PROBLEM TO WORK ON => Return each line of the records holding the string "endpoints".

═══ DATA TO USE

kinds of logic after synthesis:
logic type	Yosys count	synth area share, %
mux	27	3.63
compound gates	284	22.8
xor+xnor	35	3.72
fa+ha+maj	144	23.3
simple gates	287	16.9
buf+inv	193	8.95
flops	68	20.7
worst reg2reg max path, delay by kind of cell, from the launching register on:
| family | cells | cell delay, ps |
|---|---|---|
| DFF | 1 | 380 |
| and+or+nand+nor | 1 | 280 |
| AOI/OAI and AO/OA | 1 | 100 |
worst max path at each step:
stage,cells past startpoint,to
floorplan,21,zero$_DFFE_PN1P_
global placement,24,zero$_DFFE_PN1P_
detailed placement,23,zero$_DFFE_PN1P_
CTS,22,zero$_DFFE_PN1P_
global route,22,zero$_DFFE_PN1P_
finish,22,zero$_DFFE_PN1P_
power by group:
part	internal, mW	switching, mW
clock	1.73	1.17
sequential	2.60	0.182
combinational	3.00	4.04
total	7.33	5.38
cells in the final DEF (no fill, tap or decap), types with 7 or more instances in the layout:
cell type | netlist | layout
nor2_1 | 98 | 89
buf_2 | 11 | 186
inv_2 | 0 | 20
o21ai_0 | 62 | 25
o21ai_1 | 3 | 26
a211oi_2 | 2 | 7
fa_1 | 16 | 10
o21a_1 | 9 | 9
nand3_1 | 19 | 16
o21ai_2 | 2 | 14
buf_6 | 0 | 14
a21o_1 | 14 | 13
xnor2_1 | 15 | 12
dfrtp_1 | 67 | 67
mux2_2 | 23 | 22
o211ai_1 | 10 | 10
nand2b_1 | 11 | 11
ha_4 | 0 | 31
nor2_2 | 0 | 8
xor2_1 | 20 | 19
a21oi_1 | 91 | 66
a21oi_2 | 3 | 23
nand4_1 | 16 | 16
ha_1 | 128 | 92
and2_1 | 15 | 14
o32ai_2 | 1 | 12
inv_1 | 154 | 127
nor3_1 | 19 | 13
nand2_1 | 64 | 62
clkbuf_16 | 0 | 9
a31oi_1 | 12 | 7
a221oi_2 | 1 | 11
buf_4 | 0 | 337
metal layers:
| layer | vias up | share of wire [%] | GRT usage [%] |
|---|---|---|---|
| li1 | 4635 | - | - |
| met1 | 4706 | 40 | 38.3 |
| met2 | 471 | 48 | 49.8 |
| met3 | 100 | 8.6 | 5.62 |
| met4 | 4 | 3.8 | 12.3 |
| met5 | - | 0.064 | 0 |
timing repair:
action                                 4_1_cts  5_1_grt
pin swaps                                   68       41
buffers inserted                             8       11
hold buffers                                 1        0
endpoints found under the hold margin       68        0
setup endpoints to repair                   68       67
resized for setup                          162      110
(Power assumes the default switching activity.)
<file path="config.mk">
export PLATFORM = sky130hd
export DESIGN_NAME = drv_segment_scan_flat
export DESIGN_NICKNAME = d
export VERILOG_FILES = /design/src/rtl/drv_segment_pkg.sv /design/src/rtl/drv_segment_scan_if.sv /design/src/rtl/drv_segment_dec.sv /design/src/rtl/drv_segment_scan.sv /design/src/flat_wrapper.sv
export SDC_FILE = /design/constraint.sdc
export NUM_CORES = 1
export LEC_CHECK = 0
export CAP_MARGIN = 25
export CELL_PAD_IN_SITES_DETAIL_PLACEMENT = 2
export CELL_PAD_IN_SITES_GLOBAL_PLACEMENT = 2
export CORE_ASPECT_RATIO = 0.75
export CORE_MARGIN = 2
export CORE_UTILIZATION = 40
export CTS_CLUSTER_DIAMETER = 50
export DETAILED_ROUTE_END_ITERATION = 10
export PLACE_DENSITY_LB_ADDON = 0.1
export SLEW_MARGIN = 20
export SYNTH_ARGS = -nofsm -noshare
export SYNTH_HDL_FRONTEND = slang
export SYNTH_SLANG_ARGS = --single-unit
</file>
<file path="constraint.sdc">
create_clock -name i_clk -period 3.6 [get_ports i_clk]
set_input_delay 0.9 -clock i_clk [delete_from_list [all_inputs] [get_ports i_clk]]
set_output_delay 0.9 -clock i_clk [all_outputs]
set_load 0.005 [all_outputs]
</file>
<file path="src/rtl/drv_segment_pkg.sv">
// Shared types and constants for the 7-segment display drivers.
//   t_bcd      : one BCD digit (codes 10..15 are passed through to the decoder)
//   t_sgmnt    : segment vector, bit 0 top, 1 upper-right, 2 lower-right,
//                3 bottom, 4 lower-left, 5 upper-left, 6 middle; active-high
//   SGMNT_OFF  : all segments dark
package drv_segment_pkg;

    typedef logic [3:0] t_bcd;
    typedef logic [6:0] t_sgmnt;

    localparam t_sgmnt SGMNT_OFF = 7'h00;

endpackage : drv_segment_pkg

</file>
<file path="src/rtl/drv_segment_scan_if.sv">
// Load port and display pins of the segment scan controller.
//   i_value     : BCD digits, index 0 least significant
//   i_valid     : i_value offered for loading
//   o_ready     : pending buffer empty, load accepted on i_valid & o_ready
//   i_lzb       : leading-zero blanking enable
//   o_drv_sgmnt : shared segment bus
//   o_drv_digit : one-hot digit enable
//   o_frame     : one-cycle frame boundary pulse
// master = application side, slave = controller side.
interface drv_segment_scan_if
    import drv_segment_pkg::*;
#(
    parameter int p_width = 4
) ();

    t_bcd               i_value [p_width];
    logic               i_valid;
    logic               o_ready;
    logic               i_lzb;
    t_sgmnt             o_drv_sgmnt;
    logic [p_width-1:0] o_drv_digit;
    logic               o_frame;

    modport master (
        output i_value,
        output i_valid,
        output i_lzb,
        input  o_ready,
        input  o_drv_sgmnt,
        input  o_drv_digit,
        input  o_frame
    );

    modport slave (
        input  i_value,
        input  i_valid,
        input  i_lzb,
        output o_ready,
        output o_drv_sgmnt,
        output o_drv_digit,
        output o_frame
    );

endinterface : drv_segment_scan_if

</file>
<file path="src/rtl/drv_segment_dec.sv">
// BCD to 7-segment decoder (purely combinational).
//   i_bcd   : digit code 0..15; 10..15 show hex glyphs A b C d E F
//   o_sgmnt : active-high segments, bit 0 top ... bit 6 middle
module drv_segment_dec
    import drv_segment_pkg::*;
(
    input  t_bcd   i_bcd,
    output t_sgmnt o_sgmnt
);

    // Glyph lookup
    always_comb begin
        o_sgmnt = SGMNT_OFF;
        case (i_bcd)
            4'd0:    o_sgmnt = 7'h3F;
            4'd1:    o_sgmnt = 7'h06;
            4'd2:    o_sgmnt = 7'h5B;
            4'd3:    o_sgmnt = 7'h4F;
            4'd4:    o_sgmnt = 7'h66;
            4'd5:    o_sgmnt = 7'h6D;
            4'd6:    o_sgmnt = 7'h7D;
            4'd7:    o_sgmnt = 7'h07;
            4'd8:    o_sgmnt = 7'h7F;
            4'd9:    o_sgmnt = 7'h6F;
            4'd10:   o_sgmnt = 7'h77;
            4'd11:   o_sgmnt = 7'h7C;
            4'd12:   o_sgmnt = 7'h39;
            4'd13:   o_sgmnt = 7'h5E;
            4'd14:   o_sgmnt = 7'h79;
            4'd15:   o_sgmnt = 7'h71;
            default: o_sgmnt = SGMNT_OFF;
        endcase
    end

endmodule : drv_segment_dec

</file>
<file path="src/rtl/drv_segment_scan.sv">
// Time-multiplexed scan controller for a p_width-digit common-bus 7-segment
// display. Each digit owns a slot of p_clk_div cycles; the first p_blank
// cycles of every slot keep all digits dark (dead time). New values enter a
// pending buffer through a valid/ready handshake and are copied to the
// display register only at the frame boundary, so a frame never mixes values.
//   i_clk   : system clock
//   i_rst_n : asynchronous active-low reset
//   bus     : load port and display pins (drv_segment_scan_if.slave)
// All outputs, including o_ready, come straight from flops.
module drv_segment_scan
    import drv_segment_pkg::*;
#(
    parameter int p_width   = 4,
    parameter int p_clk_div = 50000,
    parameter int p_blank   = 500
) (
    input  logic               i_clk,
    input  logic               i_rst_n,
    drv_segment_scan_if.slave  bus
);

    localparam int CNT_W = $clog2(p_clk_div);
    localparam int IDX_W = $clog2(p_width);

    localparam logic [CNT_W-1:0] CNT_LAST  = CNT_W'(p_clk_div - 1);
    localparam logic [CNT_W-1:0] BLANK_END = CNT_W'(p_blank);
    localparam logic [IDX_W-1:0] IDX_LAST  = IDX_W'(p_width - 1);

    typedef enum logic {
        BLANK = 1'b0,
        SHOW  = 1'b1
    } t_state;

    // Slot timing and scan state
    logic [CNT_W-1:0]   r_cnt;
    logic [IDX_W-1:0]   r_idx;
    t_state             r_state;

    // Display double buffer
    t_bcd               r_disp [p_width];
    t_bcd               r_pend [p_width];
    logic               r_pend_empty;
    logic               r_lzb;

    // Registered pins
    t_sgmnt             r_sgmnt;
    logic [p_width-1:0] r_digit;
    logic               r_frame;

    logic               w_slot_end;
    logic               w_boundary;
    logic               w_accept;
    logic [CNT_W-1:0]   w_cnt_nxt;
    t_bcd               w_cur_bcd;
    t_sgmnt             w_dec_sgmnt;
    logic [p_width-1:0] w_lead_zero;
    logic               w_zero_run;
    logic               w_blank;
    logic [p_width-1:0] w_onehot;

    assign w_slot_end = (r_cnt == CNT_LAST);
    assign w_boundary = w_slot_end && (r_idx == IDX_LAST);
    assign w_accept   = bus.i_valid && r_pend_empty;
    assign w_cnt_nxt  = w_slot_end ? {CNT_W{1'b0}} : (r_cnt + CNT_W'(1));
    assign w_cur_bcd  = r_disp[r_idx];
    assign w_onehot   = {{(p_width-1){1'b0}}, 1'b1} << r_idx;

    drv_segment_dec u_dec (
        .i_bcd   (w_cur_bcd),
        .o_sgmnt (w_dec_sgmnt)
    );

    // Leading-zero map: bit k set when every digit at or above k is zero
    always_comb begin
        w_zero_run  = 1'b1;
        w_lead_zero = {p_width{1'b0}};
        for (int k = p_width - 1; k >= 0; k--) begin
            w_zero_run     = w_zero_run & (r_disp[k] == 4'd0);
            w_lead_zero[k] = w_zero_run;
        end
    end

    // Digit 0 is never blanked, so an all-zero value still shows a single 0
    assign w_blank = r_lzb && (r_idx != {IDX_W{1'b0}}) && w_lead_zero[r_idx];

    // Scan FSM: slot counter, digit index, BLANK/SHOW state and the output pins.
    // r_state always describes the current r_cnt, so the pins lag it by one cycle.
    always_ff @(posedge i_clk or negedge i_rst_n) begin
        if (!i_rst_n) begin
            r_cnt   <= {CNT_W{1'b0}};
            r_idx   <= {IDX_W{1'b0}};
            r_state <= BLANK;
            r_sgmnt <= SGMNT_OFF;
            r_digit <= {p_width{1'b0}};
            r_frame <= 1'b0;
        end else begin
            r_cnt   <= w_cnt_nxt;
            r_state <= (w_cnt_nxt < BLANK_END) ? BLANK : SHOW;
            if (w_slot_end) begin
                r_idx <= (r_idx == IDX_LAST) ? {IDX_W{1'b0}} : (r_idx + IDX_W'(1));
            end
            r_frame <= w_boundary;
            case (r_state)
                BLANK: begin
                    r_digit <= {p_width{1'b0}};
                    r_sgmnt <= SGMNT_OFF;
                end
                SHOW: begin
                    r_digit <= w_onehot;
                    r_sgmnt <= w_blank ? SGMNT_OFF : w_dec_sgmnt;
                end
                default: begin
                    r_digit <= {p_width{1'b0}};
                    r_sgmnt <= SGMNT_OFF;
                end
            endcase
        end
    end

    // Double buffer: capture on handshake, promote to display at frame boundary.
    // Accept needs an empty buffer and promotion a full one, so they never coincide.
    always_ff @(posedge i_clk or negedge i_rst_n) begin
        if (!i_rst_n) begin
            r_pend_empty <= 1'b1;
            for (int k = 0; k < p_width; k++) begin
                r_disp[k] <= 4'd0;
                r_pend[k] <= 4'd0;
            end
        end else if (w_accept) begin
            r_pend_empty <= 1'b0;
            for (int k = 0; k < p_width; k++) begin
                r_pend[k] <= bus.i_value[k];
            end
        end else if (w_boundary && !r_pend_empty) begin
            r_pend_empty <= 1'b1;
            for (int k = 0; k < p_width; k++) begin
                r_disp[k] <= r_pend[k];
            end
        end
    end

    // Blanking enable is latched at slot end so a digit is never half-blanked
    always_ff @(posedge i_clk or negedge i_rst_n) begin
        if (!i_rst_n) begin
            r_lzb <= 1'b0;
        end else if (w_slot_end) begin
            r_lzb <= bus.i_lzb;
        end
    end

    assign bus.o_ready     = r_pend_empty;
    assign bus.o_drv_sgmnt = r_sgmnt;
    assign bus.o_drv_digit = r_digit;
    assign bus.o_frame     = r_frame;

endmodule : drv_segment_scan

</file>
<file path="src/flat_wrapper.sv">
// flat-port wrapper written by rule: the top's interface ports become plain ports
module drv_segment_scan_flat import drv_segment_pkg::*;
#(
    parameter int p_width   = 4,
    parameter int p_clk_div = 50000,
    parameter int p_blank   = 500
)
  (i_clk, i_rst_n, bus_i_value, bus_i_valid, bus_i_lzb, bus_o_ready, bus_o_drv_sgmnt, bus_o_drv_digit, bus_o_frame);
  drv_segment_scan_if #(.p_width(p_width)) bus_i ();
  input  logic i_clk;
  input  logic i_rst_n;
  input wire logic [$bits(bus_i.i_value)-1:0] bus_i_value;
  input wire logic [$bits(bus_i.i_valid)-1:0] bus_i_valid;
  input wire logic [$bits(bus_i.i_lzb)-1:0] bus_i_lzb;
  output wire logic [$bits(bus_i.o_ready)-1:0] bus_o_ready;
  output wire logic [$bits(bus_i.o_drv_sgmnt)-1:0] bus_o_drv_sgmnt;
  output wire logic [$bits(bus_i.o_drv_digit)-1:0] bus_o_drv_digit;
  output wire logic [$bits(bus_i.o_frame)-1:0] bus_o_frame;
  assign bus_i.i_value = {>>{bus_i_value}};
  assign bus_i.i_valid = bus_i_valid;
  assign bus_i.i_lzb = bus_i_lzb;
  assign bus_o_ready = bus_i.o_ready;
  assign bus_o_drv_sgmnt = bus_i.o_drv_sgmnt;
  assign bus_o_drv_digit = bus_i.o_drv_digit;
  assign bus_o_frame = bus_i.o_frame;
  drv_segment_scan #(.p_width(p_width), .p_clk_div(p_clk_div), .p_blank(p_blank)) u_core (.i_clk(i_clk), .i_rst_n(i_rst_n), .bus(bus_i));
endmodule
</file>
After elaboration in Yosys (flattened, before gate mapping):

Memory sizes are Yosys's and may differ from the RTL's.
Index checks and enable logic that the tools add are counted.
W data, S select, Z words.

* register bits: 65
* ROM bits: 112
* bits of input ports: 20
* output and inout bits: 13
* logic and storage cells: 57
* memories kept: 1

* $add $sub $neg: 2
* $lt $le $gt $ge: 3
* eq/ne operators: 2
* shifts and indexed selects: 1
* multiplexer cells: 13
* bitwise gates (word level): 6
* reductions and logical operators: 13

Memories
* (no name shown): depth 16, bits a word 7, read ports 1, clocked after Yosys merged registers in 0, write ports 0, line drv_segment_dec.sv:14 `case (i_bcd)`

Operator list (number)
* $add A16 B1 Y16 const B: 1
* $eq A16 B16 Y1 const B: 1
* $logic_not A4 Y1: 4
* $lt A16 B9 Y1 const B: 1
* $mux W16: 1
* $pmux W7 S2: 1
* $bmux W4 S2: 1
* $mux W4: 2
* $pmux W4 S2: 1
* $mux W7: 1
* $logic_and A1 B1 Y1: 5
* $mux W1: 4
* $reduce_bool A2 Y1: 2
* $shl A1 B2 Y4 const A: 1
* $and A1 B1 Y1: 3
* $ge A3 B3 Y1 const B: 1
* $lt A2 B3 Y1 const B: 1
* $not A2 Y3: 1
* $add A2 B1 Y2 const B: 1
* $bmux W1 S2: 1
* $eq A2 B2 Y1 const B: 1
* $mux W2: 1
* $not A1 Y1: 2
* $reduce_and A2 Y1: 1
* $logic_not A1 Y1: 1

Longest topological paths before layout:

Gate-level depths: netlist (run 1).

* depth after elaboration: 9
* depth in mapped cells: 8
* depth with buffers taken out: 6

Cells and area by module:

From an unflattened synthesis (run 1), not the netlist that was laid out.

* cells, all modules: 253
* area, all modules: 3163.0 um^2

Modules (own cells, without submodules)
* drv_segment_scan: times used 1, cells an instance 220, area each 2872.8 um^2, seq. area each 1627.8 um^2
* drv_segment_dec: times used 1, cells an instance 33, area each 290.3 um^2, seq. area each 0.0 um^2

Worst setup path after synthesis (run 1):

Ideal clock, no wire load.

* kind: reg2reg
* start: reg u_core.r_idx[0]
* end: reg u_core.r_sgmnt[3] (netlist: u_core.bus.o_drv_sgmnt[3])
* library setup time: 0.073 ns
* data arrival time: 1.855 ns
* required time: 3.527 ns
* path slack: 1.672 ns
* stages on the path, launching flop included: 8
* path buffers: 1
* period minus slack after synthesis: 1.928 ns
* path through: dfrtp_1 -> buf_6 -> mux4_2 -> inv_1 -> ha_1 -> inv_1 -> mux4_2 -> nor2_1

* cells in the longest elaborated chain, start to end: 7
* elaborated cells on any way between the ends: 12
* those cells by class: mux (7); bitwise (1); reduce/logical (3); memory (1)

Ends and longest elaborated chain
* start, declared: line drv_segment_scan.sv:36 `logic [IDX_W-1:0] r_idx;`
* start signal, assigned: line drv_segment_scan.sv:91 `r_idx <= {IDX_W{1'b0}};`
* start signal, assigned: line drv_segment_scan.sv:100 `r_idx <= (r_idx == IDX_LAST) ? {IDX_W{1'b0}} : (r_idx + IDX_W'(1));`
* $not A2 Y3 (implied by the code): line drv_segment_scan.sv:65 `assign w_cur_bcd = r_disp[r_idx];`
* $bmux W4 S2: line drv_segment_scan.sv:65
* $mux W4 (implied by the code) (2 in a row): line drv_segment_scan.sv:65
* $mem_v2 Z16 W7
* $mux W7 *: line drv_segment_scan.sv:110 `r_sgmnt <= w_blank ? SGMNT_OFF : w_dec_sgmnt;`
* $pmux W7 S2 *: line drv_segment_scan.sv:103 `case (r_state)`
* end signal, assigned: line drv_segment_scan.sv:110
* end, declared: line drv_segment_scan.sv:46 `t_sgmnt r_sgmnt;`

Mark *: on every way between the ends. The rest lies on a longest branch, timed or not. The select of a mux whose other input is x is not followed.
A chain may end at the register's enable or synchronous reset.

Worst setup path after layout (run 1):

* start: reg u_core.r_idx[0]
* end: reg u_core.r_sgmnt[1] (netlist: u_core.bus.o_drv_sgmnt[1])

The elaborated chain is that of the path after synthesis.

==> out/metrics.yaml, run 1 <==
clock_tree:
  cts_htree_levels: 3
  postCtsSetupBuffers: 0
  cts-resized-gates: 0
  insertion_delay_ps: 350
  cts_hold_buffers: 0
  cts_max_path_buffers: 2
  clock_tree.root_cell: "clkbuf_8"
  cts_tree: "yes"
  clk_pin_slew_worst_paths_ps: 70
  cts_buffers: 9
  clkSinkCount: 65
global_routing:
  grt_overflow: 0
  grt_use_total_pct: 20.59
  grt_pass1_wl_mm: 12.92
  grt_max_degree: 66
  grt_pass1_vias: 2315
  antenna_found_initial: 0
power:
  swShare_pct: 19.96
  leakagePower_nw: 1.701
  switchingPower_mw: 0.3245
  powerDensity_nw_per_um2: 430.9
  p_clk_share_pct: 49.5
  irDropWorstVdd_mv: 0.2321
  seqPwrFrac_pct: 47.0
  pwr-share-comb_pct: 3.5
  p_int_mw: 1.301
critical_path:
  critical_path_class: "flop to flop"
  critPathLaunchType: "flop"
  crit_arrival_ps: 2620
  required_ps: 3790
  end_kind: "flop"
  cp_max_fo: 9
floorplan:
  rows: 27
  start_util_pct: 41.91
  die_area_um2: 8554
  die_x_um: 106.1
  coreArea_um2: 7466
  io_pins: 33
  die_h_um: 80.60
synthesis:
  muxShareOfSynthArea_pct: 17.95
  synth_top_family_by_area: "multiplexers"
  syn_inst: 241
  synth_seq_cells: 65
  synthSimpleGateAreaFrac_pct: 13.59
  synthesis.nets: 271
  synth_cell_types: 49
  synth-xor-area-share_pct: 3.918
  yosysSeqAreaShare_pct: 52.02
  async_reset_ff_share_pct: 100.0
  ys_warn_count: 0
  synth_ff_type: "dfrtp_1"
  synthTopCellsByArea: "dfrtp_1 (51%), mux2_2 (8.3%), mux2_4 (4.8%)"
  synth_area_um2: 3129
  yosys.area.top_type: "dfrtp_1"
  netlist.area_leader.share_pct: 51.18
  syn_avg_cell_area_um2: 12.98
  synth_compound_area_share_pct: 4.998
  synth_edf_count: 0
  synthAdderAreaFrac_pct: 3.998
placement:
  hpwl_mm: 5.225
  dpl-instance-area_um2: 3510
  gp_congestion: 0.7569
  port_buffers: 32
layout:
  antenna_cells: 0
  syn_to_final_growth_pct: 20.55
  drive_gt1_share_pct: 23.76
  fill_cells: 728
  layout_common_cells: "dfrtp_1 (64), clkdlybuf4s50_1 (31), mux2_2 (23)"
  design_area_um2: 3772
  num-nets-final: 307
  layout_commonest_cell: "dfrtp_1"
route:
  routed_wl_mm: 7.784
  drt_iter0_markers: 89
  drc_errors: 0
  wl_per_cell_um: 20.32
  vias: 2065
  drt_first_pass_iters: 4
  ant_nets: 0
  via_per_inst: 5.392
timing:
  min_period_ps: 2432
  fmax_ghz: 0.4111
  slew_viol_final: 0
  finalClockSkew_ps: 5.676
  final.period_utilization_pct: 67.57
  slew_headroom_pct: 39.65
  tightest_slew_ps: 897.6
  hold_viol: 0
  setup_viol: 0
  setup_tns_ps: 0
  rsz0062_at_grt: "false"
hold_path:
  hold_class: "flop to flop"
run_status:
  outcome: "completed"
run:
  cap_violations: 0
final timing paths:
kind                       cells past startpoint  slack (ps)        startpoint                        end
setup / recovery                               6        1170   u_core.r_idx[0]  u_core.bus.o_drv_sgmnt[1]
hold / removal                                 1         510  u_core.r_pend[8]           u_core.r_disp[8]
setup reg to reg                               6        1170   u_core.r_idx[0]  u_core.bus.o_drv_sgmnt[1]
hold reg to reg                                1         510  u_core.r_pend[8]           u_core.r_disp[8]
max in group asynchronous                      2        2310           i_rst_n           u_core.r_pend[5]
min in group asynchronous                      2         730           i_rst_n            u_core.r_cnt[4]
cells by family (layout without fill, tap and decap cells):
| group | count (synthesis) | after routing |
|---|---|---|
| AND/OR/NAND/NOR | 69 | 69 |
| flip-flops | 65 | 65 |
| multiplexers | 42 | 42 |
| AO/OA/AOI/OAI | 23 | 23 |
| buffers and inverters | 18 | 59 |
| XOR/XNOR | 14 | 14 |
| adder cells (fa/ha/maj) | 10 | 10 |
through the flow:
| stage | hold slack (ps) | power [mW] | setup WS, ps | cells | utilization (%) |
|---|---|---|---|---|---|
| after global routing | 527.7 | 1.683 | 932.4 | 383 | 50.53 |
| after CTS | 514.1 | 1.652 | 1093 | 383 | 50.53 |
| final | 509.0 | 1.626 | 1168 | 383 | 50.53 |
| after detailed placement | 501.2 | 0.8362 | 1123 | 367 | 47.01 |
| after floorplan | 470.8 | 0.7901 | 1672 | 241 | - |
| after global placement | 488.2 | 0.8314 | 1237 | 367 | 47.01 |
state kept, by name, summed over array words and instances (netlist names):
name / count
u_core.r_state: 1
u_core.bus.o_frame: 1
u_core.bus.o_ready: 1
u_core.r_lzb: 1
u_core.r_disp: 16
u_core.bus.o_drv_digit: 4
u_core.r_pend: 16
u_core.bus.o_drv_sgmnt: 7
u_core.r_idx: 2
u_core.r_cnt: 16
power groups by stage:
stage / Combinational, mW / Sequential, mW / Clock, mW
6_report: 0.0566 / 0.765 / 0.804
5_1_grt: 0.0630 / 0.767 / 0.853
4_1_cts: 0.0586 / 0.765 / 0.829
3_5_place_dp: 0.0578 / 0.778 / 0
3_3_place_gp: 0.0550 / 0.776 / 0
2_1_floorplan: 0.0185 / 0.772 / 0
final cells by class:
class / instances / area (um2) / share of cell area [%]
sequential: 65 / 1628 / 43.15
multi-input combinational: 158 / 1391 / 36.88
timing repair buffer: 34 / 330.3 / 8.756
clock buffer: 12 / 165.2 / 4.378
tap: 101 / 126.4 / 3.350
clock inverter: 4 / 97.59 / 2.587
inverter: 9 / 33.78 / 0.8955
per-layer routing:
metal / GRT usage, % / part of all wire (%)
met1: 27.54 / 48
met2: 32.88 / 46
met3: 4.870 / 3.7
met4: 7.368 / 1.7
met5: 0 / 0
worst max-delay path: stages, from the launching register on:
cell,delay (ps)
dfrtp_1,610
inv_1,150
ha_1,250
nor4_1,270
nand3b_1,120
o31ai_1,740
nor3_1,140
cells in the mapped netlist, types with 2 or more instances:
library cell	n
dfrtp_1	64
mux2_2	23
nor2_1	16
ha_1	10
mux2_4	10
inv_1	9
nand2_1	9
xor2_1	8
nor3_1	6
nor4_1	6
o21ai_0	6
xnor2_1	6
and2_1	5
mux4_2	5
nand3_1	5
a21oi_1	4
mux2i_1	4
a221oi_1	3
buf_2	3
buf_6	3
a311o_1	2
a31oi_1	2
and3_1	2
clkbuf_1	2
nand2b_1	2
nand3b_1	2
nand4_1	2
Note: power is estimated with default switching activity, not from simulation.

══════

RESPONSE TO THIS TASK =>
endpoints found under the hold margin       68        0
setup endpoints to repair                   68       67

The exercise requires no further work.